The European Space Agency (ESA) has launched a new space mission to study the moons of Jupiter.

On 14 April 2023, the Jupiter Icy Moons Explorer (Juice) mission blasted off from French Guiana. The mission's spacecraft is now hurtling towards the largest planet in the Solar System to see if its moons have the potential to support life. 

One of the most enduring questions about space is whether or not there is extra-terrestrial life in the Solar System.

A new ESA mission to Jupiter is hoping to find any possibility that other celestial bodies in the Solar System have the potential to support life. Blasting off from Europe's Spaceport in Kourou, French Guiana, the Juice mission will head for the moons Ganymede, Callisto and Europa.

Dr Helena Bates, a space researcher at the Museum who is not involved in the mission, says, 'The Juice mission is investigating some of the most intriguing bodies in the Solar System when it comes to the potential to support life.'

'It's a truly amazing mission which I think is going to change our understanding of habitability in our Solar System.'

The moons of Jupiter have been identified as having some of the highest potential to support life because some of them are known to have liquid oceans of water beneath their icy surface.   

Professor Carole Mundell is the Director of Science at ESA. She told the BBC, 'In every extreme environment on Earth, whether that's high acidity, high radioactivity, low temperature, high temperature - we find microbial life in some form.'

'If you look at the vents at the bottom of Earth's oceans, these even look like alien worlds. There's no reason why that microbial life should not be able to exist elsewhere, if we have similar conditions. And it's those conditions that we want to study with Juice.'

A picture of Europe, with its white surface scarred with pinkish lines.

Europa is one of the moons that Juice will flyby,  searching for suitable conditions for life beneath its surface ©ESA.

What is the Juice mission and what does it hope to find?

The Juice mission is the latest major project from ESA, hoping to study the moons of Jupiter to see if they are conducive for life.

The spacecraft will perform 35 passes within 400 kilometres of the surface of three of the gas giant's moons: Ganymede, Callisto and Europa. Eventually it will settle into orbit around Ganymede, where the 10 scientific instruments on board will take photographs, analyse the surface and map sub-surface features.  

From the detailed measurements taken scientists will have an unprecedented account of the moons' hidden oceans, particularly on Ganymede. The instruments will be able to reveal not only how deep the oceans are, but also the salt content, the depth of the crust and even if the ocean is in contact with the crust.

It is thought that if life were to exist somewhere in the Solar System, these moons would be a good candidate. 

An artists rendisiton of the satellite flying over the surface of Ganymede, with Jupiter visible in the background.

Juice will eventually settle into orbit around Ganymede, where it will map the moon in unprecedented detail ©ESA.

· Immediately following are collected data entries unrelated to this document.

## config.mk

```make
export PLATFORM = sky130hd
export DESIGN_NAME = mem_access_ctrl
export DESIGN_NICKNAME = d
export VERILOG_FILES = /design/src/rtl/mem_access_ctrl.sv
export SDC_FILE = /design/constraint.sdc
export NUM_CORES = 1
export LEC_CHECK = 0
export BUFFER_PORTS_ARGS = -buffer_cell sky130_fd_sc_hd__buf_2
export CORE_ASPECT_RATIO = 1.75
export CORE_MARGIN = 4
export CORE_UTILIZATION = 30
export CTS_CLUSTER_DIAMETER = 80
export DETAILED_ROUTE_END_ITERATION = 8
export HOLD_SLACK_MARGIN = 0.03
export PLACE_DENSITY = 0.65
export SLEW_MARGIN = 15
export SYNTH_ARGS = -nofsm -noshare
export SYNTH_HDL_FRONTEND = slang
export SYNTH_SLANG_ARGS = --single-unit
```

## constraint.sdc

```tcl
create_clock -name clk -period 3.4 [get_ports clk]
set_clock_uncertainty 0.1 [all_clocks]
set_input_delay 0.68 -clock clk [delete_from_list [all_inputs] [get_ports clk]]
set_output_delay 0.68 -clock clk [all_outputs]
set_load 0.01 [all_outputs]
```

## src/rtl/mem_access_ctrl.sv

```systemverilog
// Single-word read/write handshake between the datapath and a synchronous RAM; owns MAR/MDR.
// Define MEM_BOUNDS_CHECK_EN to reject addresses >= MEM_DEPTH with err instead of touching the RAM.
module mem_access_ctrl #(
    parameter int unsigned ADDR_W    = 9,
    parameter int unsigned DATA_W    = 32,
    parameter int unsigned MEM_DEPTH = 512
) (
    input  logic              clk,
    input  logic              clear,
    input  logic              start,
    input  logic              rw,
    input  logic [ADDR_W-1:0] addr_in,
    input  logic [DATA_W-1:0] wdata,
    output logic [DATA_W-1:0] rdata,
    output logic              busy,
    output logic              done,
    output logic              err,
    output logic              ram_read,
    output logic              ram_write,
    output logic [ADDR_W-1:0] ram_addr,
    output logic [DATA_W-1:0] ram_wdata,
    input  logic [DATA_W-1:0] ram_rdata
);

    if (MEM_DEPTH > (64'd1 << ADDR_W)) begin : gen_depth_chk
        $error("MEM_DEPTH exceeds the address space");
    end

    typedef enum logic [1:0] {StIdle, StIssue, StCapture, StDone} state_e;

    state_e            state_q;
    logic [ADDR_W-1:0] mar_q;
    logic [DATA_W-1:0] mdr_q;
    logic              busy_q;
    logic              done_q;
    logic              err_q;
    logic              ram_read_q;
    logic              ram_write_q;
    logic              out_of_range;

`ifdef MEM_BOUNDS_CHECK_EN
    assign out_of_range = (32'(addr_in) >= MEM_DEPTH);
`else
    assign out_of_range = 1'b0;
`endif

    always_ff @(posedge clk) begin
        if (clear) begin
            state_q     <= StIdle;
            mar_q       <= '0;
            mdr_q       <= '0;
            busy_q      <= 1'b0;
            done_q      <= 1'b0;
            err_q       <= 1'b0;
            ram_read_q  <= 1'b0;
            ram_write_q <= 1'b0;
        end else begin
            case (state_q)
                StIdle: begin
                    if (start) begin
                        mar_q  <= addr_in;
                        busy_q <= 1'b1;
                        if (out_of_range) begin
                            // Rejected request: skip the RAM entirely, MDR untouched.
                            done_q  <= 1'b1;
                            err_q   <= 1'b1;
                            state_q <= StDone;
                        end else begin
                            if (rw) begin
                                mdr_q <= wdata;
                            end
                            ram_write_q <= rw;
                            ram_read_q  <= !rw;
                            state_q     <= StIssue;
                        end
                    end
                end
                StIssue: begin
                    ram_read_q  <= 1'b0;
                    ram_write_q <= 1'b0;
                    if (ram_write_q) begin
                        done_q  <= 1'b1;
                        state_q <= StDone;
                    end else begin
                        // RAM output is registered; data is valid one cycle later.
                        state_q <= StCapture;
                    end
                end
                StCapture: begin
                    mdr_q   <= ram_rdata;
                    done_q  <= 1'b1;
                    state_q <= StDone;
                end
                StDone: begin
                    done_q  <= 1'b0;
                    err_q   <= 1'b0;
                    busy_q  <= 1'b0;
                    state_q <= StIdle;
                end
                default: begin
                    state_q <= StIdle;
                end
            endcase
        end
    end

    assign rdata     = mdr_q;
    assign busy      = busy_q;
    assign done      = done_q;
    assign err       = err_q;
    assign ram_read  = ram_read_q;
    assign ram_write = ram_write_q;
    assign ram_addr  = mar_q;
    assign ram_wdata = mdr_q;

endmodule

```

==> results by group <==
Run status
  • Status: finished clean

CTS
  • CTS tree: built
  • CTS Buf Count: 5
  • Clk root buf: clkbuf_16
  • Reg clk slew, reported paths: 0.07 ns
  • # hold bufs at CTS: 0
  • Max clock buf depth: 2
  • Post-CTS sizing: 0
  • Clock tree sinks: 47
  • H-tree depth: 2
  • Clock Latency Late Sink: 0.28 ns
  • Post-CTS Setup Inserts: 0

Timing
  • Setup slack after layout: 1.14 ns
  • Slew Viols, Final: 0
  • Tcrit/Tclk final: 0.666
  • Max_slew headroom: 0.527
  • Endpoints failing setup: 0
  • Setup_tns: 0 ns
  • Achievable Freq: 442 MHz
  • Fin crit period: about 2.3 ns
  • Count of final hold-check violations: 0
  • Worst slew pin tran: 0.710 ns
  • RSZ-0062 raised after global routing: no

Yosys
  • Top-area cell type share of the netlist area: 0.364
  • Mapped Cells: 260
  • Post-synth cell types: 27
  • Synth warn: 0
  • FF+latch count, synth: 47
  • Net Count, Synth: 343
  • Synth area leader: dfxtp_1
  • Top cells by area, synth: dfxtp_1, a211oi_2, mux2i_1
  • Mapped Area: 2590 sq um
  • Post-Syn Area per Cell: 9.95 sq um
  • Sequential share of the synthesized area: 0.364

Cells and area
  • # diodes: 0
  • # fillers: around 900
  • Layout area overhead: 27.2%
  • Net count, final: 450
  • Layout cell share with drive strength beyond 1: 0.535

Run
  • Max-cap viol count: 0

GRT
  • GRT Total Usage: 0.128
  • Initial antenna violation count: 0
  • Pin count of the biggest net entering global routing: 36
  • Vias in the first global route: 2126
  • GRT overflow: 0
  • First-pass GRT wire length: 10.3 mm

Power
  • Maximum VDD drop: 0.421 mV
  • PD cells: 858 nW/um^2
  • Pleak: 1.50 nW

Critical path
  • Slowest-stage cell, CP: and2_4
  • Worst path arrival time: 2.30 ns
  • Setup Crit Path Kind: reg -> reg
  • Largest delay share family, worst path: simple AND/OR/NAND/NOR gates
  • Cell breakdown of the critical path: inv_1, ha_1, mux2_4, and2_4, a211oi_1
  • Crit path capture type: flop
  • Crit path max fanout: 33
  • Crit-path max cell delay: 0.54 ns
  • Worst Path Required: about 3.4 ns
  • Startpoint type of the worst setup path: flop
  • Buf/Inv on CP: 1

Floorplanning
  • Initial Utilization: 0.309
  • Die area: roughly 10000 sq um
  • Placement Rows: 44
  • Die Width: 78.2 um
  • Core area: 8370 sq um
  • Chip height: 131 um
  • Io pins: 155

Placement
  • Pre-CTS setup slack: 1.12 ns
  • I/O Buffers: 153
  • Gpl congestion: 0.676
  • Post-DP HPWL: just over 5 mm

Detailed routing
  • Starting DRT DRC Count: 64
  • First-pass iteration count of the detailed router: 4
  • Number of remaining DRC errors: 0
  • Vias: 2220
  • Total wire length: about 6.7 mm
  • Drt via density: 4.60
  • ANT nets after route: 0
  • Routed WL per cell: around 14 um

Hold path
  • Hold crit path type: reg -> reg
-- cell type report --
class / instances / area [sq um] / area share
clock inverter: 2 / 35.0 / 0.0106
timing repair buffer: 156 / 788 / 0.240
multi-input combinational: 153 / 1230 / 0.373
sequential: 47 / 941 / 0.286
inverter: 4 / 15.0 / 0.00456
tap: 115 / 144 / 0.0437
clock buffer: 6 / 139 / 0.0422
-- placed cells by master (no fill, tap or decap), drive strengths merged --
master / n
o21ai: 2
clkbuf: 6
and2: 1
clkinv: 1
mux2i: 34
conb: 1
nor2: 1
bufinv: 1
nand3: 10
nor2b: 1
a311oi: 1
inv: 4
a21oi: 45
a211oi: 33
a221oi: 1
dfxtp: 47
mux2: 1
buf: 156
nand4b: 1
nand2b: 2
ha: 6
or3: 1
nand2: 12
-- worst reg2reg max path: stages (launching register included) --
cell	delay [ns]
dfxtp_1	0.40
inv_1	0.13
ha_1	0.32
mux2_4	0.47
and2_4	0.54
a211oi_1	0.17
-- cells by family after synthesis --
group	after synthesis	synth area share
AND/OR/NAND/NOR	29	0.0546
flip-flops	47	0.364
other	1	0.00145
adder cells (fa/ha/maj)	6	0.0290
AO/OA/AOI/OAI	82	0.251
multiplexers	35	0.137
buffers and inverters	60	0.162
-- stage by stage --
stage / power [W] / cells / util / hold WS [ns] / instance area [sq um]
3_3_place_gp: 0.00225 / 475 / 0.372 / 0.341 / 3120
6_report: 0.00282 / 483 / 0.393 / 0.353 / 3290
5_1_grt: 0.00304 / 483 / 0.393 / 0.367 / 3290
2_1_floorplan: 0.00207 / 260 / - / 0.376 / 2590
4_1_cts: 0.00287 / 483 / 0.393 / 0.356 / 3290
3_5_place_dp: 0.00230 / 475 / 0.372 / 0.347 / 3120
-- path summary, 6_finish.rpt --
path          startpoint            end  slack (ns)  cells after the start
max           state_q[0]  ram_wdata[12]        1.14                      5
max reg2reg   state_q[0]  ram_wdata[12]        1.14                      5
min          ram_addr[3]    ram_addr[3]        0.35                      2
min reg2reg  ram_addr[3]    ram_addr[3]        0.35                      2
-- power by group --
part           internal (W)  total (W)  switching (W)
sequential         0.000728   0.000853       0.000125
clock              0.000366   0.000570       0.000204
combinational      0.000584    0.00140       0.000816
total               0.00168    0.00282        0.00114
-- Yosys cell counts --
| cell type | instances |
|---|---|
| conb_1 | 1 |
| buf_1 | 1 |
| nor2b_1 | 1 |
| buf_4 | 33 |
| a211oi_2 | 30 |
| nand2_1 | 12 |
| clkbuf_1 | 11 |
| a21oi_1 | 45 |
| and2_4 | 1 |
| o21ai_0 | 1 |
| nand3_1 | 10 |
| nand2b_1 | 2 |
| a221oi_1 | 1 |
| o21ai_1 | 1 |
| nor2_1 | 1 |
| buf_2 | 6 |
| buf_12 | 3 |
| ha_1 | 6 |
| nand4b_1 | 1 |
| dfxtp_1 | 47 |
| mux2_4 | 1 |
| a211oi_1 | 3 |
| buf_6 | 2 |
| a311oi_1 | 1 |
| or3_1 | 1 |
| inv_1 | 4 |
| mux2i_1 | 34 |
-- per-layer routing --
layer  GRT usage  vias up  share of wire
li1            -     1105              -
met3      0.0233       14          0.058
met1       0.137     1019           0.35
met2       0.236       82           0.56
met4      0.0711        0          0.030
met5           0        -              0
-- flip-flops by register name (all words and copies together), names as in the netlist --
signal and cells:
state_q 2, done 1, busy 1, ram_read 1
ram_write 1, ram_addr 9, ram_wdata 32
(Power assumes the default switching activity.)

'Even though the Jovian system is much further from the Sun than Earth, and temperatures are much colder, some of the moons of Jupiter are thought to have liquid water oceans,' explains Helena. 'This is because Jupiter is so big it produces incredibly strong tidal forces, stretching and squeezing its moons.'

'This process generates heat, which we think is enough to melt ice within these moons into liquid water. That's particularly important because on Earth, wherever you find liquid water you find life. So it is not a stretch to think that if there is liquid water on Ganymede, Callisto and Europa, that there might be the potential for life as well.'

The spacecraft will take a circuitous path to reach Jupiter. The Arianne-5 rocket attached to the satellite does not have enough power to send it directly to Jupiter within a useful timeframe, so it will first travel around the inner Solar System, performing a flyby past both Venus and Earth in order to get enough of a gravitational boost to sling it further out towards Jupiter.

This is expected to take Juice around eight years, with the satellite scheduled to reach its final destination sometime around July 2031.